### Aim of the task
Copy each line below in which the string "gates" occurs.
═══ Record set ═══
## config.mk

```make
export PLATFORM = sky130hd
export DESIGN_NAME = uart_irq_id
export DESIGN_NICKNAME = d
export VERILOG_FILES = /design/src/rtl/uart_irq_pkg.sv /design/src/rtl/uart_irq_src.sv /design/src/rtl/uart_irq_prio.sv /design/src/rtl/uart_irq_id.sv
export SDC_FILE = /design/constraint.sdc
export NUM_CORES = 1
export LEC_CHECK = 0
export BUFFER_PORTS_ARGS = -buffer_cell sky130_fd_sc_hd__buf_2
export CELL_PAD_IN_SITES_DETAIL_PLACEMENT = 2
export CELL_PAD_IN_SITES_GLOBAL_PLACEMENT = 2
export CORE_AREA = 2 2 40 56
export CTS_CLUSTER_SIZE = 25
export DETAILED_ROUTE_END_ITERATION = 10
export DIE_AREA = 0 0 42 58
export GPL_TIMING_DRIVEN = 0
export PLACE_DENSITY = 0.72
export SKIP_LAST_GASP = 1
export SYNTH_ARGS = -nofsm -noshare
export SYNTH_HDL_FRONTEND = slang
export SYNTH_SLANG_ARGS = --single-unit
```

## constraint.sdc

```tcl
create_clock -name clk -period 1.1 [get_ports clk]
set_clock_uncertainty 0.15 [all_clocks]
set_input_delay 0.22 -clock clk [delete_from_list [all_inputs] [get_ports clk]]
set_output_delay 0.22 -clock clk [all_outputs]
set_load 0.05 [all_outputs]
```

## src/rtl/uart_irq_pkg.sv

```systemverilog
package uart_irq_pkg;

    localparam int IID_W   = 4;
    localparam int NUM_REQ = 5;

    // Request vector order is the priority order, index 0 highest.
    localparam int REQ_LINE = 0;
    localparam int REQ_TOUT = 1;
    localparam int REQ_RDA  = 2;
    localparam int REQ_THRE = 3;
    localparam int REQ_MSR  = 4;

    localparam logic [IID_W-1:0] IID_NONE = 4'b0001;
    localparam logic [IID_W-1:0] IID_LINE = 4'b0110;
    localparam logic [IID_W-1:0] IID_TOUT = 4'b1100;
    localparam logic [IID_W-1:0] IID_RDA  = 4'b0100;
    localparam logic [IID_W-1:0] IID_THRE = 4'b0010;
    localparam logic [IID_W-1:0] IID_MSR  = 4'b0000;

    typedef struct packed {
        logic line_p;
        logic tout_p;
        logic thre_p;
        logic msr_p;
        logic empty_prev;
        logic thre_en_prev;
    } irq_state_t;

    function automatic logic [IID_W-1:0] req_code(input int idx);
        case (idx)
            REQ_LINE: return IID_LINE;
            REQ_TOUT: return IID_TOUT;
            REQ_RDA:  return IID_RDA;
            REQ_THRE: return IID_THRE;
            default:  return IID_MSR;
        endcase
    endfunction

endpackage

```

## src/rtl/uart_irq_src.sv

```systemverilog
module uart_irq_src
    import uart_irq_pkg::*;
(
    input  logic clk,
    input  logic rst_n,
    input  logic fifo_mode,
    input  logic thre_en,
    input  logic line_err,
    input  logic char_tout,
    input  logic thr_empty,
    input  logic msr_change,
    input  logic rd_lsr,
    input  logic rd_rbr,
    input  logic rd_msr,
    input  logic wr_thr,
    input  logic thre_ack,
    output logic line_pend,
    output logic tout_pend,
    output logic thre_pend,
    output logic msr_pend
);

    irq_state_t st_d, st_q;
    logic       thre_set;

    always_comb begin
        st_d = st_q;
        st_d.empty_prev   = thr_empty;
        st_d.thre_en_prev = thre_en;

        // Line status: read of the status register clears, a new error wins.
        if (rd_lsr)   st_d.line_p = 1'b0;
        if (line_err) st_d.line_p = 1'b1;

        // Timeout exists only in FIFO mode.
        if (rd_rbr || !fifo_mode)   st_d.tout_p = 1'b0;
        if (char_tout && fifo_mode) st_d.tout_p = 1'b1;

        // Transmit empty: edge of empty, or enable turning on while empty.
        thre_set = (thr_empty && !st_q.empty_prev) ||
                   (thr_empty && thre_en && !st_q.thre_en_prev);
        if (wr_thr || thre_ack) st_d.thre_p = 1'b0;
        if (thre_set)           st_d.thre_p = 1'b1;

        if (rd_msr)     st_d.msr_p = 1'b0;
        if (msr_change) st_d.msr_p = 1'b1;
    end

    always_ff @(posedge clk) begin
        if (!rst_n) begin
            st_q <= '{line_p: 1'b0, tout_p: 1'b0, thre_p: 1'b0, msr_p: 1'b0,
                      empty_prev: 1'b1, thre_en_prev: 1'b0};
        end else begin
            st_q <= st_d;
        end
    end

    assign line_pend = st_q.line_p;
    assign tout_pend = st_q.tout_p;
    assign thre_pend = st_q.thre_p;
    assign msr_pend  = st_q.msr_p;

    a_r2_lsr_clears: assert property (@(posedge clk) disable iff (!rst_n)
        (rd_lsr && !line_err) |=> !line_pend);
    a_r12_line_set_wins: assert property (@(posedge clk) disable iff (!rst_n)
        line_err |=> line_pend);
    a_r6_write_clears: assert property (@(posedge clk) disable iff (!rst_n)
        (wr_thr && !thr_empty) |=> !thre_pend);
    a_r9_msr_clears: assert property (@(posedge clk) disable iff (!rst_n)
        (rd_msr && !msr_change) |=> !msr_pend);
    a_r11_no_tout_outside_fifo: assert property (@(posedge clk) disable iff (!rst_n)
        !fifo_mode |=> !tout_pend);
    a_r4_rbr_clears: assert property (@(posedge clk) disable iff (!rst_n)
        (rd_rbr && !char_tout) |=> !tout_pend);

endmodule

```

## src/rtl/uart_irq_prio.sv

```systemverilog
module uart_irq_prio
    import uart_irq_pkg::*;
#(
    parameter int N_REQ = NUM_REQ
) (
    input  logic             clk,
    input  logic             rst_n,
    input  logic             fifo_mode,
    input  logic [N_REQ-1:0] req,
    output logic [IID_W-1:0] iid,
    output logic             irq
);

    logic [IID_W-1:0] code_tab [N_REQ];
    logic [IID_W-1:0] sel;

    for (genvar g = 0; g < N_REQ; g++) begin : g_code
        assign code_tab[g] = req_code(g);
    end

    always_comb begin
        sel = IID_NONE;
        for (int i = N_REQ - 1; i >= 0; i--) begin
            if (req[i]) sel = code_tab[i];
        end
        if (!fifo_mode) sel[IID_W-1] = 1'b0;
    end

    assign iid = sel;
    assign irq = |req;

    a_r1_idle_code: assert property (@(posedge clk) disable iff (!rst_n)
        !irq |-> (iid == IID_NONE));
    a_r1_busy_code: assert property (@(posedge clk) disable iff (!rst_n)
        irq |-> !iid[0]);
    a_r2_line_first: assert property (@(posedge clk) disable iff (!rst_n)
        req[REQ_LINE] |-> (iid == IID_LINE));
    a_r11_bit3_low: assert property (@(posedge clk) disable iff (!rst_n)
        !fifo_mode |-> !iid[IID_W-1]);

endmodule

```

## src/rtl/uart_irq_id.sv

```systemverilog
module uart_irq_id
    import uart_irq_pkg::*;
(
    input  logic             clk,
    input  logic             rst_n,
    input  logic             fifo_mode,
    input  logic [3:0]       ien,
    input  logic             line_err,
    input  logic             rx_avail,
    input  logic             rx_trig,
    input  logic             char_tout,
    input  logic             thr_empty,
    input  logic             msr_change,
    input  logic             rd_iir,
    input  logic             rd_lsr,
    input  logic             rd_rbr,
    input  logic             rd_msr,
    input  logic             wr_thr,
    output logic [IID_W-1:0] iid,
    output logic             irq
);

    logic               line_pend, tout_pend, thre_pend, msr_pend;
    logic               rda_lvl;
    logic               thre_ack;
    logic [NUM_REQ-1:0] req;

    // Clear-on-read of the identification register applies to the code seen now.
    assign thre_ack = rd_iir && (iid == IID_THRE);

    uart_irq_src i_src (
        .clk        (clk),
        .rst_n      (rst_n),
        .fifo_mode  (fifo_mode),
        .thre_en    (ien[2]),
        .line_err   (line_err),
        .char_tout  (char_tout),
        .thr_empty  (thr_empty),
        .msr_change (msr_change),
        .rd_lsr     (rd_lsr),
        .rd_rbr     (rd_rbr),
        .rd_msr     (rd_msr),
        .wr_thr     (wr_thr),
        .thre_ack   (thre_ack),
        .line_pend  (line_pend),
        .tout_pend  (tout_pend),
        .thre_pend  (thre_pend),
        .msr_pend   (msr_pend)
    );

    assign rda_lvl = fifo_mode ? rx_trig : rx_avail;

    always_comb begin
        req           = '0;
        req[REQ_LINE] = line_pend && ien[0];
        req[REQ_TOUT] = tout_pend && ien[1];
        req[REQ_RDA]  = rda_lvl   && ien[1];
        req[REQ_THRE] = thre_pend && ien[2];
        req[REQ_MSR]  = msr_pend  && ien[3];
    end

    uart_irq_prio #(.N_REQ(NUM_REQ)) i_prio (
        .clk       (clk),
        .rst_n     (rst_n),
        .fifo_mode (fifo_mode),
        .req       (req),
        .iid       (iid),
        .irq       (irq)
    );

    a_r7_ack_only_when_shown: assert property (@(posedge clk) disable iff (!rst_n)
        (rd_iir && (iid == IID_LINE) && !wr_thr && thre_pend) |=> thre_pend);
    a_r10_mask_keeps_msr: assert property (@(posedge clk) disable iff (!rst_n)
        (msr_pend && !ien[3] && !rd_msr) |=> msr_pend);

endmodule

```

==> qor.yml <==
synth:
  synthCells: 34
  synth_top_cell_by_area: "dfxtp_1"
  synth-simple-area-share_pct: 25.1
  yosys.area_share.adder_pct: 0
  synthArstFlopShare_pct: 0
  ys.flop_type: "dfxtp_1"
  synth_nets: 52
  synth_edf_count: 0
  synth-xor-area-share_pct: 0
  ys_types: 18
  yosysSeqAreaShare_pct: 40.9
  syn_area_um2: 294
  muxShareOfSynthArea_pct: 3.40
  synth_compound_area_share_pct: 28.1
  ys_top_cells_by_area: "dfxtp_1 41%, nand2b_1 6.4%, a21oi_1 5.1%"
  synth_top_family_by_area: "compound AO/OA/AOI/OAI gates"
  syn_avg_cell_area_um2: 8.65
  yosys-top-cells-count: "6 x dfxtp_1, 3 x a21oi_1, 3 x nand2_1, 3 x nand2b_1"
  ys_ff_latch: 6
  synth_warnings: 0
  netlist.area_leader.share_pct: 40.9
  yosysMostFrequentCell: "dfxtp_1"
floorplanning:
  die_h_um: 58
  dieWidth_um: 42
  ios: 23
  initial_core_util_pct: 15.3
  row_count: 19
  dieArea_um2: 2440
  core-area_um2: 1930
setup_path:
  cp.required_ns: 0.73
  critPathKind: "register to primary output"
  start_kind: "register"
  rr_startpoint: "i_src.thre_pend$_SDFFE_PN0P_"
  path_buf_inv: 2
  rrSetupSlack_ns: -0.02
  crit_arrival_ns: 1.22
  critPathTopFamily: "compound AO/OA/AOI/OAI gates"
  r2r_cells: 3
  slowest_stage: "dfxtp_2"
  crit_chain: "inv_2 > a21bo_4 > a32o_2 > buf_6"
  worstPathMaxFanout: 4
  critical_path.max_stage_delay_ns: 0.33
  endpoint_kind: "primary output"
  reg2reg_to: "i_src.thre_pend$_SDFFE_PN0P_"
cts:
  path_clk_slew_ns: 0.05
  cts_tree: "done"
  cts_buffer_depth: 2
  clk_latency_ns: 0.24
  cts_sinks: 6
  root_buffer: "clkbuf_4"
  cts_buffers: 3
  ctsHoldBuffers: 0
  htree_levels: 1
layout:
  fin_nets: 84
  n_fill_cell: 222
  antenna_cells: 0
  layout-drive-gt1-share_pct: 65.6
  syn_to_final_growth_pct: 97.9
  fin_area_um2: 582
grt:
  grt_pass1_vias: 401
  antenna_found_initial: 0
  grt_usage_pct: 9.07
  grt_pass1_wl_um: 1680
  grt_max_degree: 7
  grt-ovfl-total: 0
routing:
  via_count: 380
  wirelength_um: 1010
  drcViolationCount: 0
  drtIter0Drc: 3
  postRouteAntennaNets: 0
  avgViaCountPerCell: 4.47
  wl_per_cell_um: 11.9
  first_pass_iters: 2
sta:
  worst_slack_ns: -0.494
  fin_crit_ns: 1.59
  slew_viol_final: 0
  post-route-period-util_pct: 145
  maxSlewHeadroom_pct: 81.4
  hold_viol_final: 0
  worst_pin_slew_ns: 0.272
  rsz0062_at_grt: "true"
  setup_violations: 6
  setup_tns_ns: -2.12
  max_freq_mhz: 627
worst_hold_path:
  min_to: "i_src.st_q[1]$_SDFF_PN1_"
  hold_path_depth: 2
  min_from: "thr_empty"
  hp-class: "primary input to register"
placed_design:
  io_buffers: 22
  place_area_um2: 440
  gp_congestion: 0.678
power:
  peakVddDrop_mv: 0.456
  p_leak_nw: 0.277
  p_per_area_nw_per_um2: 1140
run_status:
  violations: "setup timing"
  status: "complete, but fails checks"
flow_run:
  maxCapViolCount: 0
-- what timing repair did --
action	CTS	global route
pin swaps	2	4
resized for setup	16	6
endpoints found under the setup margin	6	6
buffers inserted	3	3
-- worst register-to-register path, stage by stage, from the launching register on --
cell and delay (ns):
dfxtp_1 0.37, nand2b_1 0.10, a311oi_1 0.29, o31a_1 0.15
-- metal layers --
metal	up-vias	wire length, um	track usage (%)	share of wire (%)
met4	0	0	4.15	0
met3	0	71	2.18	7.0
met5	-	0	0	0
met1	179	374	9.35	37
met2	16	562	17.0	56
li1	185	-	-	-
-- through the flow --
| stage | cells | utilization, % | setup slack (ns) | total power (W) | hold slack, ns |
|---|---|---|---|---|---|
| after floorplan | 34 | - | -0.221 | 0.000349 | 0.143 |
| after global placement | 77 | 22.9 | -0.482 | 0.000407 | 0.271 |
| after detailed placement | 77 | 22.9 | -0.505 | 0.000413 | 0.273 |
| after CTS | 83 | 27.9 | -0.496 | 0.000664 | 0.0263 |
| after global routing | 85 | 30.2 | -0.534 | 0.000718 | 0.0164 |
| final | 85 | 30.2 | -0.494 | 0.000664 | 0.0287 |
-- state kept, by name, indices dropped and copies added, names as in the netlist --
signal / flops
i_src.line_pend: 1
i_src.msr_pend: 1
i_src.st_q: 2
i_src.thre_pend: 1
i_src.tout_pend: 1
-- cells in the final DEF, fill, tap and decap left out, types with 2 or more instances in the layout --
cell      synthesis  routed
buf_2             0      17
buf_4             0       5
dfxtp_1           6       4
nand2b_1          3       3
a21oi_1           3       3
clkbuf_4          0       3
buf_6             0       3
nor2b_1           2       2
o21a_1            2       2
buf_8             0       2
-- how the worst max path moves through the flow --
| stage | slack (ns) | cells after the start | start | endpoint |
|---|---|---|---|---|
| after CTS | -0.50 | 4 | i_src.tout_pend$_SDFFE_PN0P_ | iid[1] |
| after global routing | -0.53 | 4 | i_src.tout_pend$_SDFFE_PN0P_ | iid[1] |
| after detailed placement | -0.51 | 5 | fifo_mode | iid[1] |
| final | -0.49 | 4 | i_src.tout_pend$_SDFFE_PN0P_ | iid[1] |
| after floorplan | -0.22 | 3 | fifo_mode | iid[1] |
| after global placement | -0.48 | 5 | fifo_mode | iid[1] |
-- cell type report --
type                       count  area, um^2  area share, %
clock buffer                   3        22.5           3.87
inverter                       2        7.51           1.29
multi-input combinational     26         214           36.8
sequential                     6         125           21.5
tap                           21        26.3           4.52
timing repair buffer          27         186           32.0
-- power breakdown --
part / total [W] / switching (W) / internal (W)
combinational: 0.000224 / 0.000119 / 0.000105
sequential: 0.000241 / 0.0000103 / 0.000231
clock: 0.000199 / 0.0000755 / 0.000123
total: 0.000664 / 0.000205 / 0.000459
-- logic make-up (layout without fill, tap and decap cells) --
family / after synthesis / in the layout
compound gates: 11 / 11
buf+inv: 2 / 32
flops: 6 / 6
mux: 1 / 1
simple gates: 14 / 14
Note: power is estimated with default switching activity, not from simulation.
═══
### Solved problem
  synth_top_family_by_area: "compound AO/OA/AOI/OAI gates"
  critPathTopFamily: "compound AO/OA/AOI/OAI gates"
compound gates: 11 / 11
simple gates: 14 / 14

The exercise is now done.